Downtown Boston’s slow-moving office comeback is getting another residential twist, as two fresh conversion plans would add roughly 213 new apartments and push the city’s incentive program to a total of 29 buildings in the pipeline.
One proposal would turn 320 Summer Street into about 139 apartments, while another would convert a five-story building at 11 Avenue de Lafayette into 74 units, according to recent filings and agency trackers. The latest plans arrive as city officials and developers increasingly treat office-to-residential conversions as a go-to strategy for breathing life into underused buildings.
As reported by the Boston Business Journal, the two projects at 320 Summer Street and 11 Avenue de Lafayette would bring the Office-to-Residential Conversion Program’s running total to 29 properties. The outlet notes that the filings are the latest signal that developers remain keen on reworking older office stock into housing in the post-pandemic market.

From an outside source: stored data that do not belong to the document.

**config.mk**
```make
export PLATFORM = sky130hd
export DESIGN_NAME = backup_deserializer
export DESIGN_NICKNAME = d
export VERILOG_FILES = /design/src/rtl/backup_ser_pkg.sv /design/src/rtl/backup_align_fsm.sv /design/src/rtl/backup_deserializer.sv
export SDC_FILE = /design/constraint.sdc
export NUM_CORES = 1
export LEC_CHECK = 0
export BUFFER_PORTS_ARGS = -buffer_cell sky130_fd_sc_hd__buf_4
export CAP_MARGIN = 20
export CORE_ASPECT_RATIO = 1.5
export CORE_MARGIN = 8
export CORE_UTILIZATION = 40
export CTS_CLUSTER_SIZE = 25
export DETAILED_ROUTE_END_ITERATION = 6
export MAX_ROUTING_LAYER = met4
export PLACE_DENSITY = 0.58
export SKIP_LAST_GASP = 1
export SLEW_MARGIN = 20
export SYNTH_ARGS = -nofsm -noshare
export SYNTH_HDL_FRONTEND = slang
export SYNTH_HIERARCHICAL = 1
export SYNTH_SLANG_ARGS = --single-unit
```
**constraint.sdc**
```tcl
create_clock -name BackupSerClk -period 2.9 [get_ports BackupSerClk]
set_input_delay 0.29 -clock BackupSerClk [delete_from_list [all_inputs] [get_ports BackupSerClk]]
set_output_delay 0.29 -clock BackupSerClk [all_outputs]
set_load 0.1 [all_outputs]
```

The Boston Planning & Development Agency’s conversion tracker lists 320 Summer Street as a Qianlong-led proposal for about 139 units and 11 Avenue de Lafayette as a Thibeault Development plan for 74 units, for a combined 213 apartments. BPDA documents show the program has already moved more than a million square feet of office space into the conversion pipeline, with applications continuing to stack up.
How the program works
According to City of Boston guidance, the Office-to-Residential Conversion Program launched in October 2023 and offers a 75% residential tax abatement for 29 years to help offset the cost of turning offices into housing. The city says the initiative uses an expedited, coordinated review process to shorten approval timelines and has been extended through December 31, 2026.
To qualify for the incentives, applicants are expected to commit to pulling full building permits and beginning construction by December 31, 2027. In other words, there is a clear clock on these deals, which adds pressure for owners and developers to move beyond the concept stage.

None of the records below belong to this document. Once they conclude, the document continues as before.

`src/rtl/i2c_target_regfile.sv`:
```
// i2c_target_regfile: I2C target serving a byte-wide register file with an auto-incrementing pointer
// Ports: wb_clk_i/wb_rst_i clock and synchronous reset; scl_i/sda_i asynchronous pad inputs;
//   sda_o/sda_oen_o open-drain SDA (oen=1 pulls low); host_addr_i/host_rdata_o registered host read;
//   wr_stb_o/wr_addr_o/wr_data_o per-byte I2C write events; busy_o high while addressed.
module i2c_target_regfile #(
   parameter logic [6:0] TARGET_ADDR = 7'h50,
   parameter int         DEPTH       = 16,
   parameter int         AW          = 4
) (
   input  logic          wb_clk_i,
   input  logic          wb_rst_i,
   input  logic          scl_i,
   input  logic          sda_i,
   output logic          sda_o,
   output logic          sda_oen_o,
   input  logic [AW-1:0] host_addr_i,
   output logic [7:0]    host_rdata_o,
   output logic          wr_stb_o,
   output logic [AW-1:0] wr_addr_o,
   output logic [7:0]    wr_data_o,
   output logic          busy_o
);
   localparam logic [3:0] IDLE = 4'd0, ADDR = 4'd1, ADDR_ACK = 4'd2, PTR = 4'd3, PTR_ACK = 4'd4,
                          WR = 4'd5, WR_ACK = 4'd6, RD = 4'd7, RD_ACK = 4'd8, WAIT = 4'd9;
   logic [1:0]    scl_s, sda_s;
   logic          scl_q, sda_q, scl, sda, scl_rise, scl_fall, start, stop;
   logic [3:0]    state;
   logic [2:0]    cnt;
   logic [7:0]    sr, byte_in;
   logic [AW-1:0] ptr;
   logic [7:0]    mem [DEPTH];
   assign scl      = scl_s[1];
   assign sda      = sda_s[1];
   assign scl_rise = scl & ~scl_q;
   assign scl_fall = ~scl & scl_q;
   assign start    = scl & scl_q & sda_q & ~sda;
   assign stop     = scl & scl_q & ~sda_q & sda;
   assign byte_in  = {sr[6:0], sda};
   assign sda_o    = 1'b0;
   always_ff @(posedge wb_clk_i) begin
      if (wb_rst_i) begin
         scl_s        <= 2'b11;
         sda_s        <= 2'b11;
         scl_q        <= 1'b1;
         sda_q        <= 1'b1;
         state        <= IDLE;
         cnt          <= 3'd0;
         sr           <= 8'h00;
         ptr          <= '0;
         sda_oen_o    <= 1'b0;
         host_rdata_o <= 8'h00;
         wr_stb_o     <= 1'b0;
         wr_addr_o    <= '0;
         wr_data_o    <= 8'h00;
         busy_o       <= 1'b0;
         for (int i = 0; i < DEPTH; i++) mem[i] <= 8'h00;
      end else begin
         scl_s        <= {scl_s[0], scl_i};
         sda_s        <= {sda_s[0], sda_i};
         scl_q        <= scl;
         sda_q        <= sda;
         host_rdata_o <= mem[host_addr_i];
         wr_stb_o     <= 1'b0;
         if (start) begin
            state     <= ADDR;
            cnt       <= 3'd0;
            sda_oen_o <= 1'b0;
         end else if (stop) begin
            state     <= IDLE;
            sda_oen_o <= 1'b0;
            busy_o    <= 1'b0;
         end else begin
            case (state)
               ADDR, PTR, WR: if (scl_rise) begin
                  sr  <= byte_in;
                  cnt <= cnt + 3'd1;
                  if (cnt == 3'd7) begin
                     if (state == ADDR) begin
                        state  <= byte_in[7:1] == TARGET_ADDR ? ADDR_ACK : WAIT;
                        busy_o <= busy_o | (byte_in[7:1] == TARGET_ADDR);
                     end else if (state == PTR) begin
                        ptr   <= byte_in[AW-1:0];
                        state <= PTR_ACK;
                     end else begin
                        mem[ptr]  <= byte_in;
                        wr_stb_o  <= 1'b1;
                        wr_addr_o <= ptr;
                        wr_data_o <= byte_in;
                        ptr       <= ptr + 1'b1;
                        state     <= WR_ACK;
                     end
                  end
               end
               // first falling edge after the byte starts the ACK, the second ends it;
               // sr[0] still holds the R/W bit of the address byte
               ADDR_ACK, PTR_ACK, WR_ACK: if (scl_fall) begin
                  if (!sda_oen_o) sda_oen_o <= 1'b1;
                  else if (state == ADDR_ACK && sr[0]) begin
                     sr        <= mem[ptr];
                     sda_oen_o <= ~mem[ptr][7];
                     cnt       <= 3'd0;
                     state     <= RD;
                  end else begin
                     sda_oen_o <= 1'b0;
                     cnt       <= 3'd0;
                     state     <= state == ADDR_ACK ? PTR : WR;
                  end
               end
               // cnt counts bits already driven after the MSB
               RD: if (scl_fall) begin
                  if (cnt == 3'd7) begin
                     sda_oen_o <= 1'b0;
                     ptr       <= ptr + 1'b1;
                     state     <= RD_ACK;
                  end else begin
                     sda_oen_o <= ~sr[3'd6 - cnt];
                     cnt       <= cnt + 3'd1;
                  end
               end
               RD_ACK: if (scl_rise && sda) state <= WAIT;
               else if (scl_fall) begin
                  sr        <= mem[ptr];
                  sda_oen_o <= ~mem[ptr][7];
                  cnt       <= 3'd0;
                  state     <= RD;
               end
               default: ;
            endcase
         end
      end
   end
endmodule

```
`config.mk`:
```
export PLATFORM = sky130hd
export DESIGN_NAME = i2c_target_regfile
export DESIGN_NICKNAME = d
export VERILOG_FILES = /design/src/rtl/i2c_target_regfile.sv
export SDC_FILE = /design/constraint.sdc
export NUM_CORES = 1
export LEC_CHECK = 0
export CAP_MARGIN = 20
export CORE_ASPECT_RATIO = 1.5
export CORE_MARGIN = 5
export CORE_UTILIZATION = 45
export DETAILED_ROUTE_END_ITERATION = 7
export PLACE_DENSITY = 0.67
export SLEW_MARGIN = 20
export SYNTH_ARGS = -nofsm -noshare
export SYNTH_HDL_FRONTEND = slang
export SYNTH_SLANG_ARGS = --single-unit
```
`constraint.sdc`:
```
create_clock -name wb_clk_i -period 3.8 [get_ports wb_clk_i]
set_clock_uncertainty 0.1 [all_clocks]
set_input_delay 0.76 -clock wb_clk_i [delete_from_list [all_inputs] [get_ports wb_clk_i]]
set_output_delay 0.76 -clock wb_clk_i [all_outputs]
set_load 0.05 [all_outputs]
```
==> results.tsv, run 1 <==
metric	value	unit
total CTS buffers	17	
final slew viol count	0	
IO Pins	32	
YS warnings	0	
crit path capture type	register	
GRT Util Overall	23.01	%
worst-margin pin slew	1.024	ns
drt first pass iters	5	
EDFF count, synth	128	
asr flop ratio synth	0	%
area of the mapped netlist	0.009630	mm²
Worst slew margin	31.66	%
Syn Inst Count	747	
Worst Path Arrival	2.99	ns
sequential area share after synthesis	50.72	%
register bit total from synthesis	180	
largest net degree at the start of global routing	58	
Setup CP Type	register to register	
most common cell after layout, fill and taps aside	edfxtp_1	
vias per cell	6.289	
global route overflow	0	
Core Footprint	0.02106	mm²
htree depth	4	
wire length of the first global-routing pass	41000	µm
CTS Sinks	180	
fmax	337.9	MHz
r2r setup slk	0.84	ns
antenna violations before repair	0	
Tcrit/Tclk final	77.89	%
highest net fanout along the worst path	41	
Final #Nets	766	
vias	6490	
Hold Buf Count CTS	0	
Total Wirelength	27380	µm
PD cells	478.3	mW/mm²
Fin. Hold Viols	0	
CP required	3.83	ns
Clk Tree Root Cell	clkbuf_16	
Leak	0.003605	µW
Period minus WS final	2.960	ns
row cnt	65	
RD Place Congestion	1.056	
Clock Latency Late Sink	0.43	ns
drt initial violations	667	
Worst setup SP type	register	
final setup TNS	0	ns
Worst-path clk slew	0.07	ns
Hold/Removal Path Class	register to register	
Initial Util	45.72	%
Residual DRC	0	
deepest clock path buffer count	2	
Min Hold Slack	0.3091	ns
Setup violations, final	0	
post-cts sizing count	0	
Cell Chain, Critical Path	and2b_1 -> and3_1 -> nand3_2 -> buf_4 -> nor3_2 -> or2_2	
Net Count, Synth	762	
max cap viols	0	
# Post-CTS Setup Buffers	0	
Top FF cell, synth	edfxtp_1	
DIE WIDTH	129.4	µm
layout cell share with drive strength beyond 1	24.08	%
Worst VDD drop	0.3399	mV
syn_area_per_cell	12.89	µm²
slowest CP cell	dfxtp_1	
Routed Antenna Nets	0	
wire per inst	26.53	µm
Area Growth Syn to Fin	10.87	%
Die Height	189.2	µm
Post-DP HPWL	20220	µm
CTS tree	built	
CP max stage delay	0.82	ns
ANT cells	0	
most frequent cells in the layout	128 x edfxtp_1, 123 x and2_1, 75 x mux4_2	
status	finished, final reports clean	
RSZ-0062 raised after global routing	false	
post-synth cell types	60	
die area	0.02449	mm²
vias in the first global route	6543	
PortBufs	30	
[flip-flops by register name, summed over array words and instances (netlist names), 2 cells and up, named ones only]
register / count
scl_s: 2
ptr: 4
sda_s: 2
sr: 8
state: 4
wr_data_o: 8
wr_addr_o: 4
host_rdata_o: 8
cnt: 3
mem: 128
[where the power goes]
part	leakage, µW	switching [µW]	internal [µW]
Sequential	0.00175	151	2190
Clock	0.000259	776	840
Combinational	0.00160	666	480
[critical path, delay by kind of cell, from the launching register on]
| family | cells | cell delay [ns] |
|---|---|---|
| buffers and inverters | 1 | 0.31 |
| AND/OR/NAND/NOR | 5 | 1.41 |
| flip-flops | 1 | 0.82 |
[path summary, 6_finish.rpt]
path	start	endpoint	depth (start not counted)
min reg2reg	sda_s[0]$_SDFF_PP1_	sda_s[1]$_SDFF_PP1_	1
min	sda_s[0]$_SDFF_PP1_	sda_s[1]$_SDFF_PP1_	1
max reg2reg	state[0]$_SDFFE_PP0P_	mem[4][0]$_SDFFCE_PN0P_	6
max	state[0]$_SDFFE_PP0P_	mem[4][0]$_SDFFCE_PN0P_	6
[through the flow]
stage	cells	area [µm²]	worst slack [ns]	utilization [%]	power, µW
after global placement	1000	10140	0.9209	48.16	3479
after floorplan	747	9630	1.283	-	3195
final	1032	10680	0.8402	50.69	5107
after global routing	1032	10680	0.6367	50.69	5305
after CTS	1032	10680	0.8686	50.69	5117
after detailed placement	1000	10140	0.8760	48.16	3516
[layout make-up]
| class | instances | area [µm²] |
|---|---|---|
| Multi-Input combinational cell | 495 | 4439 |
| Tap cell | 268 | 335.3 |
| Timing Repair Buffer | 51 | 460.4 |
| Fill cell | 1786 | 10390 |
| Clock inverter | 15 | 107.6 |
| Clock buffer | 17 | 425.4 |
| Inverter | 6 | 22.52 |
| Sequential cell | 180 | 4887 |
[cell usage after synthesis (all sizes together), types with 2 or more instances]
library cell | instances | area share (%)
xnor2 | 2 | 0.18
edfxtp | 128 | 40
o21ai | 7 | 0.36
o21a | 2 | 0.16
nor4 | 20 | 1.8
clkbuf | 34 | 1.3
nor2b | 11 | 0.71
mux4 | 75 | 18
or2 | 22 | 1.4
nand3 | 6 | 0.31
nand4bb | 3 | 0.35
nor3b | 2 | 0.16
ha | 7 | 0.91
o211ai | 4 | 0.31
o21bai | 2 | 0.16
nand3b | 2 | 0.16
dfxtp | 52 | 11
nor3 | 19 | 1.6
mux2i | 20 | 2.1
or3 | 6 | 0.39
and3 | 3 | 0.19
a21oi | 34 | 1.8
a31oi | 3 | 0.19
buf | 32 | 1.7
o22ai | 7 | 0.45
nand2b | 9 | 0.58
mux2 | 8 | 0.94
o31ai | 2 | 0.16
a211oi | 6 | 0.47
nor2 | 25 | 0.97
and2 | 123 | 8.0
inv | 6 | 0.23
nand2 | 46 | 1.8
[cells by family after synthesis]
| group | Yosys count | synth area share (%) |
|---|---|---|
| simple gates | 304 | 19.22 |
| other cells | 1 | 0.03894 |
| mux | 103 | 20.55 |
| buf+inv | 72 | 3.300 |
| xor+xnor | 2 | 0.1819 |
| flops | 180 | 50.72 |
| fa+ha+maj | 8 | 1.013 |
| compound gates | 77 | 4.976 |
[metal layers]
metal  global-route usage, %  share of wire, %  vias to the layer above
met2                   40.16                53                      347
li1                        -                 -                     2810
met1                   26.51                35                     3229
met3                   4.093               5.9                      104
met5                       0                 0                        -
met4                   12.36               6.1                        0
No activity file was read; power rests on OpenSTA's default activity.
==> inputs of run 2 (changes only) <==
- PLACE_DENSITY: 0.67 -> 0.69
- clock period: 3.8 -> 2.7 ns (I/O delays scaled with it)
==> results.tsv, run 2 (synthesis gave the netlist of run 1 again) <==
metric	value	unit	change
status	finished, final reports clean		
Worst Path Arrival	2.71	ns	-0.28 ns
Setup violations, final	0		unchanged
Routed Antenna Nets	0		unchanged
r2r setup slk	0.20	ns	-0.64 ns
ANT cells	0		unchanged
drt initial violations	562		-16%
Clock Latency Late Sink	0.44	ns	about the same
sequential power share	43.4	%	-2.5 points
global route overflow	0		unchanged
CTS Sinks	180		unchanged
CP required	2.91	ns	-0.92 ns
wire per inst	25.46	µm	-4.1%
Tcrit/Tclk final	92.58	%	+15 points
Clk pwr share	33.4	%	+1.8 points
Worst VDD drop	0.4635	mV	+36%
# fillers	1796		+0.56%
Placement Cell Area	0.01039	mm²	+2.4%
dpl ws	0.2324	ns	-0.6436 ns
antenna violations before repair	0		unchanged
Pint	5120	µW	+46%
Total Wirelength	26980	µm	-1.5%
deepest clock path buffer count	2		unchanged
row cnt	65		unchanged
highest net fanout along the worst path	21		-49%
GRT Util Overall	22.72	%	-0.29 points
htree depth	4		unchanged
CTS tree	built		
PortBufs	30		unchanged
Post-Layout Cell Count	1060		+2.7%
Hold/Removal Path Class	register to register		
post-route cell area	0.01098	mm²	+2.8%
switching share of power	31.79	%	+0.59 points
largest net degree at the start of global routing	42		-28%
most common cell after layout, fill and taps aside	edfxtp_1		
Leak	0.003794	µW	+5.3%
max cap viols	0		unchanged
final slew viol count	0		unchanged
Fin. Hold Viols	0		unchanged
Post-Place Cells	1028		+2.8%
global routing's busiest layer	met2		
worst-margin pin slew	0.8127	ns	-0.2110 ns
Area Growth Syn to Fin	13.98	%	
crit path capture type	register		
Hold Buf Count CTS	0		unchanged
final worst slack	0.2003	ns	-0.6399 ns
met1 usage	24.92	%	-1.6 points
Clk Tree Root Cell	clkbuf_16		
fmax	400.0	MHz	+18%
layout cell share with drive strength beyond 1	26.77	%	+2.7 points
Worst slew margin	45.75	%	+14 points
Core Footprint	0.02106	mm²	unchanged
post-cts sizing count	0		unchanged
PD cells	683.8	mW/mm²	+43%
Comb pwr share	23.2	%	+0.7 points
sw power	2386	µW	+50%
drt first pass iters	6		+1
total CTS buffers	17		unchanged
Setup CP Type	register to register		
vias per cell	6.124		-2.6%
Reg with most FFs	mem		
max reg flops	128		unchanged
final setup TNS	0	ns	unchanged
vias	6491		+0.015%
GR Util met3	3.218	%	-0.87 points
vias in the first global route	6684		+2.2%
Final #Nets	794		+3.7%
Post-DP HPWL	20190	µm	-0.17%
RD Place Congestion	0.9152		-13%
IO Pins	32		unchanged
RSZ-0062 raised after global routing	false		
DIE WIDTH	129.4	µm	unchanged
Worst-path clk slew	0.08	ns	about the same
Period minus WS final	2.500	ns	-0.4601 ns
Residual DRC	0		unchanged
die area	0.02449	mm²	unchanged
most frequent cells in the layout	128 x edfxtp_1, 123 x and2_1, 75 x mux4_2		
Die Height	189.2	µm	unchanged
# Post-CTS Setup Buffers	0		unchanged
met2 Use GR	41.31	%	+1.2 points
wire length of the first global-routing pass	41100	µm	+0.24%
Initial Util	45.72	%	unchanged
Worst setup SP type	register		
[run 2: path summary, 6_finish.rpt]
path | start | endpoint | cells past startpoint
max | state[1]$_SDFFE_PP0P_ | register | 6
min | sda_s[0]$_SDFF_PP1_ | sda_s[1]$_SDFF_PP1_ | 1
max reg2reg | state[1]$_SDFFE_PP0P_ | register | 6
min reg2reg | sda_s[0]$_SDFF_PP1_ | sda_s[1]$_SDFF_PP1_ | 1
[run 2: critical path, cell delays in order, from the launching register on]
cell,delay [ns]
dfxtp_1,0.85
and2_1,0.28
o32ai_1,0.16
nor4_2,0.38
buf_4,0.21
a21oi_1,0.08
a211oi_1,0.31
[run 2: cell type report]
class | count | area [µm²] | area share [%]
multi-input combinational | 495 | 4439 | 40.44
clock inverter | 15 | 160.2 | 1.459
inverter | 6 | 22.52 | 0.2052
clock buffer | 17 | 425.4 | 3.876
sequential | 180 | 4886 | 44.51
timing repair buffer | 79 | 708.2 | 6.452
tap | 268 | 335.3 | 3.055
[run 2: routing by layer]
metal  part of all wire, %  wire length, µm
met5                     0                0
met4                   5.8             1556
met3                   5.2             1402
met2                    55            14850
met1                    34             9178
[run 2: power groups by stage]
stage | logic [µW] | clock network (µW) | registers (µW)
6_report | 1740 | 2510 | 3250
5_1_grt | 1860 | 2630 | 3270
4_1_cts | 1730 | 2530 | 3250
3_5_place_dp | 1730 | 0 | 3310
3_3_place_gp | 1670 | 0 | 3310
2_1_floorplan | 1250 | 0 | 3240
[run 2: metrics by stage]
step                util (%)  hold WS [ns]  total power, µW
finish                 52.11        0.3137             7506
CTS                    52.11        0.3177             7514
floorplan                  -        0.2895             4497
detailed placement     49.33        0.2997             5038
global route           52.11        0.3279             7756
global placement       49.33        0.2956             4978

Why developers keep lining up
Developers and local advocates point to a mix of tax breaks, state grant money and faster permitting as the secret sauce that makes conversions pencil out where earlier financing would have been tough to secure. Local coverage has previously spotlighted targeted state support and grants that helped jump-start individual projects and, paired with recent zoning tweaks, have given conversion proposals a more straightforward path to approval.
Put simply, the math that did not work a few years ago is now getting a second look, especially for older buildings that are struggling to compete for office tenants.
What comes next
The 320 Summer Street and 11 Avenue de Lafayette proposals will head through BPDA and Article 80 review before any final approvals or permits are issued. If they make it through the process, they would join several other conversions that are already under construction or completed in downtown and nearby neighborhoods.
City and planning documents indicate officials expect more applications to roll in through the end of the year as developers continue to test whether turning aging office buildings into housing can be scaled up beyond a handful of one-off projects.
For now, the two latest filings mark another milestone for a program city leaders hope will boost the housing supply and give a lift to downtown retail and transit by bringing more full-time residents into the central business district. Neighbors, small-business owners and planning staff will get a closer look when the BPDA posts materials for upcoming board actions, keeping the conversion pipeline firmly in the spotlight as Boston tries to balance downtown recovery with housing goals.